96 Comments on “Single Indonesian Women”

Pages: « 1 2 3 [4]

  1. Nia Says:
    August 15th, 2008 at 1:22 am

    Hi All
    I really enjoy all this banter. I feel this is the right forum to spill my beans, so here goes.

    I’m an Indonesian girl, and I am not single. Sorry if this is the wrong thread. However, my situation is related to perceptions of an Indonesian woman and the expat man.

    I’m working in the US, and was offered a great job in Indonesia starting next month. My husband is not Indonesian, but is willing to give up his job to come with me. He knows this is my dream. So guess what, girls? I will be supporting my sweet dear bule husband, who doesn’t mind being the house hubby for a while. I’m really happy with that. He’s also excited about living in Indonesia, away from our uninteresting life in the US.
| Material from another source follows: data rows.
<file path="config.mk">
export PLATFORM = sky130hd
export DESIGN_NAME = inv_key_schedule
export DESIGN_NICKNAME = d
export VERILOG_FILES = /design/src/rtl/aes_pkg.sv /design/src/rtl/sbox.sv /design/src/rtl/inv_key_schedule.sv
export SDC_FILE = /design/constraint.sdc
export NUM_CORES = 2
export LEC_CHECK = 0
export CAP_MARGIN = 25
export CORE_UTILIZATION = 36
export CTS_BUF_LIST = sky130_fd_sc_hd__clkbuf_4 sky130_fd_sc_hd__clkbuf_8 sky130_fd_sc_hd__clkbuf_16
export DETAILED_ROUTE_END_ITERATION = 6
export HOLD_SLACK_MARGIN = 0.02
export SYNTH_ARGS = -nofsm -noshare
export SYNTH_HDL_FRONTEND = slang
export SYNTH_SLANG_ARGS = --single-unit
</file>
<file path="constraint.sdc">
create_clock -name clk -period 26.9 [get_ports clk]
set_clock_uncertainty 0.05 [all_clocks]
set_input_delay 5.38 -clock clk [delete_from_list [all_inputs] [get_ports clk]]
set_output_delay 5.38 -clock clk [all_outputs]
set_load 0.02 [all_outputs]
</file>
--- config.mk ---
export PLATFORM = sky130hd
export DESIGN_NAME = signal_1_hz_monitor
export DESIGN_NICKNAME = d
export VERILOG_FILES = /design/src/rtl/signal_1_hz_monitor.sv
export SDC_FILE = /design/constraint.sdc
export NUM_CORES = 1
export LEC_CHECK = 0
export BUFFER_PORTS_ARGS = -buffer_cell sky130_fd_sc_hd__buf_4
export CORE_MARGIN = 2
export CORE_UTILIZATION = 35
export CTS_CLUSTER_SIZE = 14
export DETAILED_ROUTE_END_ITERATION = 7
export PLACE_DENSITY = 0.51
export SLEW_MARGIN = 20
export SYNTH_ARGS = -nofsm -noshare
export SYNTH_HDL_FRONTEND = slang
export SYNTH_SLANG_ARGS = --single-unit
export TNS_END_PERCENT = 30
--- constraint.sdc ---
create_clock -name clk -period 3.7 [get_ports clk]
set_input_delay 0.37 -clock clk [delete_from_list [all_inputs] [get_ports clk]]
set_output_delay 0.37 -clock clk [all_outputs]
set_load 0.005 [all_outputs]
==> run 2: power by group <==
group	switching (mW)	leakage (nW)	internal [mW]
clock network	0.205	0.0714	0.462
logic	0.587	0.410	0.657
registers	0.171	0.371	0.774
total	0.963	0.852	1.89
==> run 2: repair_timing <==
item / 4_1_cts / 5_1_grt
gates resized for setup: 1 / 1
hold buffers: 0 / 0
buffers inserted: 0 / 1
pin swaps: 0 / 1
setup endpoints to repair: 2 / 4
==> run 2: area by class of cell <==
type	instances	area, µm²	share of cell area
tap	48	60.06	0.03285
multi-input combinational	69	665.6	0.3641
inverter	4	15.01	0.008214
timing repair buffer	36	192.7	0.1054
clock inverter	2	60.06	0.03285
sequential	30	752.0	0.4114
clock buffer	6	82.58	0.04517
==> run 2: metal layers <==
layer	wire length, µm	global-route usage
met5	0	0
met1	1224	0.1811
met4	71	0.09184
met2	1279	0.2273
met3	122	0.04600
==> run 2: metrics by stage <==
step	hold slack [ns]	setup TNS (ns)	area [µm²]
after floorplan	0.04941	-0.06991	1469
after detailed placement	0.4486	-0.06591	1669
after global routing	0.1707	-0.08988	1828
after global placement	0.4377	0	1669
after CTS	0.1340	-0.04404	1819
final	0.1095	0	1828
**config.mk**
```make
export PLATFORM = sky130hd
export DESIGN_NAME = uart_tx_arbiter_flat
export DESIGN_NICKNAME = d
export VERILOG_FILES = /design/src/rtl/uart_tx_arbiter_if.sv /design/src/rtl/uart_tx_arbiter.sv /design/src/flat_wrapper.sv
export SDC_FILE = /design/constraint.sdc
export NUM_CORES = 1
export LEC_CHECK = 0
export CAP_MARGIN = 5
export CORE_ASPECT_RATIO = 0.9
export CORE_MARGIN = 2
export CORE_UTILIZATION = 35
export DETAILED_ROUTE_END_ITERATION = 16
export REMOVE_ABC_BUFFERS = 1
export SYNTH_ARGS = -nofsm -noshare
export SYNTH_HDL_FRONTEND = slang
export SYNTH_SLANG_ARGS = --single-unit
export TNS_END_PERCENT = 20
```
**constraint.sdc**
```tcl
create_clock -name i_Clock -period 3.3 [get_ports i_Clock]
set_input_delay 0.495 -clock i_Clock [delete_from_list [all_inputs] [get_ports i_Clock]]
set_output_delay 0.495 -clock i_Clock [all_outputs]
set_load 0.1 [all_outputs]
```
    Unfortunately, I have this vision I can’t shake off. Strangers thinking I’m the gold digger, lavishing in his wealth, when in fact it’s rather the opposite at that point. I know, I shouldn’t mind. But I HATE seeing my fellow Indonesians put me down when I’m walking with a bule, especially while I’m being the bread winner in the family. I’d feel pretty pissed if people treat me like that, but I DON’T want to emasculate my husband or act snobby just so people don’t put me in second class.

    If any of you have felt this before, please give me concrete instructions on how to get over it. Is there something my husband should do? And please don’t give me vague advice like ‘be confident in yourself’, because …umm…that probably means you never went through it before.

    Oh, and if you know anyone from Eastern Europe living in Jakarta/Bogor, let me know! He’s from Eastern Europe.

  2. Mets Says:
    August 15th, 2008 at 10:43 am

    Nia,

    It was good to read your thoughts and I share the same anxieties that you do as I am due to move back to Jakarta next year with my partner from England (he is a London boy), having been away for 15yrs

    I found this website hoping to get some insight on how things are in Jakarta with regards to inter-racial relationships but some of threads I have read have left me bemused!!!

    Do let me know how it goes, as you will be heading back before me & hopefully you can give me a few pointers lol!!

  3. Matt F Says:
    August 23rd, 2008 at 4:49 pm

    Coming from a western country (Australia) that is so close geographically to Indonesia its amazing that there is such a vast difference in cultures. When it comes to comparing the singles and dating scene between the two countries there are huge differences in what is and is not acceptable. Religion plays a big part. To think that two countries living directly side by side have so many different rules is an interesting pont of discussion.

  4. Purba Negoro Says:
    August 24th, 2008 at 11:20 pm

    Excellent point Matt- you must be an Indophile.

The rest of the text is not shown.